Saved entries:
*** Block opens ***
$ cat config.mk
export PLATFORM = sky130hd
export DESIGN_NAME = accel_poll_sequencer
export DESIGN_NICKNAME = d
export VERILOG_FILES = /design/src/rtl/accel_seq_pkg.sv /design/src/rtl/accel_poll_sequencer_rate_tick.sv /design/src/rtl/accel_poll_sequencer.sv
export SDC_FILE = /design/constraint.sdc
export NUM_CORES = 1
export LEC_CHECK = 0
export ABC_AREA = 1
export CORE_UTILIZATION = 45
export CTS_CLUSTER_SIZE = 20
export DETAILED_ROUTE_END_ITERATION = 8
export GPL_ROUTABILITY_DRIVEN = 0
export PLACE_DENSITY = 0.72
export SYNTH_ARGS = -nofsm -noshare
export SYNTH_HDL_FRONTEND = slang
export SYNTH_SLANG_ARGS = --single-unit
$ cat constraint.sdc
create_clock -name clk -period 1.53 [get_ports clk]
set_clock_uncertainty 0.1 [all_clocks]
set_input_delay 0.306 -clock clk [delete_from_list [all_inputs] [get_ports clk]]
set_output_delay 0.306 -clock clk [all_outputs]
set_load 0.05 [all_outputs]
$ cat src/rtl/accel_seq_pkg.sv
// Shared definitions for the ADXL345 bring-up and poll sequencer.
// Holds the FSM state encodings, ADXL345 register map subset and init ROM.
// No logic; imported by the sequencer and its sub-modules.
package accel_seq_pkg;

  // FSM state encodings, kept as plain constants so debug tooling can decode dbg_state
  typedef logic [3:0] seq_state_e;
  localparam seq_state_e ST_INIT_ISSUE = 4'd0;
  localparam seq_state_e ST_INIT_WAIT  = 4'd1;
  localparam seq_state_e ST_POLL_WAIT  = 4'd2;
  localparam seq_state_e ST_RD_ISSUE   = 4'd3;
  localparam seq_state_e ST_RD_WAIT    = 4'd4;
  localparam seq_state_e ST_PUBLISH    = 4'd5;
  localparam seq_state_e ST_ERROR      = 4'd6;

  // ADXL345 registers used by the sequencer
  localparam logic [7:0] REG_POWER_CTL   = 8'h2D;
  localparam logic [7:0] REG_DATA_FORMAT = 8'h31;
  localparam logic [7:0] REG_BW_RATE     = 8'h2C;
  localparam logic [7:0] REG_DATAX0      = 8'h32;

  localparam int INIT_ROWS  = 3;
  localparam int DATA_BYTES = 6;

  typedef struct packed {
    logic [7:0] reg_addr;
    logic [7:0] data;
  } init_row_t;

  // Init ROM, row 0 in the low 16 bits: measure mode, full-res +/-2g, 100 Hz output rate
  localparam logic [INIT_ROWS*16-1:0] INIT_ROM = {
    REG_BW_RATE,     8'h0A,
    REG_DATA_FORMAT, 8'h08,
    REG_POWER_CTL,   8'h08
  };

  function automatic init_row_t init_row(input logic [1:0] idx);
    init_row = init_row_t'(INIT_ROM[int'(idx)*16 +: 16]);
  endfunction

endpackage

$ cat src/rtl/accel_poll_sequencer_rate_tick.sv
// Free-running sample-rate divider producing a one-cycle tick every period.
// Tick is registered: asserted the cycle after the counter reaches period-1.
// No backpressure; an unconsumed tick is simply lost.
module accel_rate_tick #(
  parameter int SYS_CLK_SPEED  = 50000000,
  parameter int SAMPLE_RATE_HZ = 100
) (
  input  logic clk,
  input  logic rst,
  output logic tick
);

  localparam int PERIOD = SYS_CLK_SPEED / SAMPLE_RATE_HZ;
  localparam int CW     = (PERIOD > 1) ? $clog2(PERIOD) : 1;
  localparam logic [CW-1:0] LAST = CW'(PERIOD - 1);

  logic [CW-1:0] cnt;

  // count 0..PERIOD-1 and flag the wrap
  always_ff @(posedge clk) begin
    if (rst) begin
      cnt  <= '0;
      tick <= 1'b0;
    end else begin
      tick <= (cnt == LAST);
      if (cnt == LAST) cnt <= '0;
      else             cnt <= cnt + CW'(1);
    end
  end

endmodule

$ cat src/rtl/accel_poll_sequencer.sv
// Brings up the ADXL345 with three config writes, then polls six data bytes per rate tick.
// Optional watchdog via `ACCEL_SEQ_TIMEOUT_EN (aborts a hung transaction, pulses i2c_rst).
// Sole requester of the I2C controller; waits on i2c_ready before every start pulse.
module accel_poll_sequencer
  import accel_seq_pkg::*;
#(
  parameter int         SYS_CLK_SPEED  = 50000000,
  parameter int         SAMPLE_RATE_HZ = 100,
  parameter logic [6:0] DEV_ADDR       = 7'h1D
`ifdef ACCEL_SEQ_TIMEOUT_EN
  , parameter int       TIMEOUT_CYCLES = 2000000
`endif
) (
  input  logic        clk,
  input  logic        rst,
  input  logic        enable,
  output logic [6:0]  i2c_dev_addr,
  output logic [7:0]  i2c_reg_addr,
  output logic        i2c_r_w,
  output logic [7:0]  i2c_write_data,
  input  logic [7:0]  i2c_read_data,
  output logic        i2c_start,
  input  logic        i2c_finished,
  input  logic        i2c_ready,
  output logic        i2c_rst,
  output logic [15:0] accel_x,
  output logic [15:0] accel_y,
  output logic [15:0] accel_z,
  output logic        sample_valid,
  output logic        init_done,
  output logic        seq_error,
  output logic [3:0]  dbg_state
);

  seq_state_e       state;
  logic [1:0]       row;
  logic [2:0]       byte_idx;
  logic             accepted;
  logic [5:0][7:0]  shadow;
  logic             tick;
  logic             done;
  logic             issue_fire;
  logic             timeout;
  init_row_t        rom_row;

  accel_rate_tick #(
    .SYS_CLK_SPEED  (SYS_CLK_SPEED),
    .SAMPLE_RATE_HZ (SAMPLE_RATE_HZ)
  ) u_rate_tick (
    .clk  (clk),
    .rst  (rst),
    .tick (tick)
  );

  assign i2c_dev_addr = DEV_ADDR;
  assign dbg_state    = state;
  assign rom_row      = init_row(row);

  // The finished flag is stale until the controller has visibly gone busy for this request
  assign done = accepted & i2c_ready & i2c_finished;

  assign issue_fire = ((state == ST_INIT_ISSUE) && enable && i2c_ready) ||
                      ((state == ST_RD_ISSUE) && i2c_ready);

`ifdef ACCEL_SEQ_TIMEOUT_EN
  localparam int WDW = $clog2(TIMEOUT_CYCLES + 1);
  localparam logic [WDW-1:0] WD_LAST = WDW'(TIMEOUT_CYCLES - 1);

  logic [WDW-1:0] wd_cnt;
  logic           in_wait;

  assign in_wait = (state == ST_INIT_WAIT) || (state == ST_RD_WAIT);
  assign timeout = in_wait && (wd_cnt == WD_LAST);

  // watchdog: zero during the start cycle, one count per cycle spent waiting
  always_ff @(posedge clk) begin
    if (rst)             wd_cnt <= '0;
    else if (issue_fire) wd_cnt <= '0;
    else if (in_wait)    wd_cnt <= wd_cnt + WDW'(1);
  end

  // abort: one-cycle controller reset and a sticky error flag
  always_ff @(posedge clk) begin
    if (rst) begin
      i2c_rst   <= 1'b0;
      seq_error <= 1'b0;
    end else begin
      i2c_rst <= timeout;
      if (timeout) seq_error <= 1'b1;
    end
  end
`else
  assign timeout   = 1'b0;
  assign i2c_rst   = 1'b0;
  assign seq_error = 1'b0;
`endif

  // main sequencer: request generation, completion tracking, sample assembly
  always_ff @(posedge clk) begin
    if (rst) begin
      state          <= ST_INIT_ISSUE;
      row            <= '0;
      byte_idx       <= '0;
      accepted       <= 1'b0;
      shadow         <= '0;
      i2c_reg_addr   <= '0;
      i2c_r_w        <= 1'b0;
      i2c_write_data <= '0;
      i2c_start      <= 1'b0;
      accel_x        <= '0;
      accel_y        <= '0;
      accel_z        <= '0;
      sample_valid   <= 1'b0;
      init_done      <= 1'b0;
    end else begin
      i2c_start    <= 1'b0;
      sample_valid <= 1'b0;
      if (timeout) begin
        state <= ST_ERROR;
      end else begin
        case (state)
          ST_INIT_ISSUE: begin
            if (issue_fire) begin
              i2c_reg_addr   <= rom_row.reg_addr;
              i2c_write_data <= rom_row.data;
              i2c_r_w        <= 1'b0;
              i2c_start      <= 1'b1;
              accepted       <= 1'b0;
              state          <= ST_INIT_WAIT;
            end
          end
          ST_INIT_WAIT: begin
            if (!i2c_ready) accepted <= 1'b1;
            if (done) begin
              if (row == 2'(INIT_ROWS - 1)) begin
                init_done <= 1'b1;
                state     <= ST_POLL_WAIT;
              end else begin
                row   <= row + 2'd1;
                state <= ST_INIT_ISSUE;
              end
            end
          end
          ST_POLL_WAIT: begin
            if (tick && enable) begin
              byte_idx <= '0;
              state    <= ST_RD_ISSUE;
            end
          end
          ST_RD_ISSUE: begin
            if (issue_fire) begin
              i2c_reg_addr   <= REG_DATAX0 + {5'd0, byte_idx};
              i2c_write_data <= '0;
              i2c_r_w        <= 1'b1;
              i2c_start      <= 1'b1;
              accepted       <= 1'b0;
              state          <= ST_RD_WAIT;
            end
          end
          ST_RD_WAIT: begin
            if (!i2c_ready) accepted <= 1'b1;
            if (done) begin
              shadow[byte_idx] <= i2c_read_data;
              if (byte_idx == 3'(DATA_BYTES - 1)) begin
                state <= ST_PUBLISH;
              end else begin
                byte_idx <= byte_idx + 3'd1;
                state    <= ST_RD_ISSUE;
              end
            end
          end
          ST_PUBLISH: begin
            accel_x      <= {shadow[1], shadow[0]};
            accel_y      <= {shadow[3], shadow[2]};
            accel_z      <= {shadow[5], shadow[4]};
            sample_valid <= 1'b1;
            state        <= ST_POLL_WAIT;
          end
          ST_ERROR: begin
            state <= ST_ERROR;
          end
          default: begin
            state <= ST_INIT_ISSUE;
          end
        endcase
      end
    end
  end

endmodule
*** Block closes ***
Task item: Using the entries above, determine how many lines include the string "watchdog" and write only that number.

Expected output: 2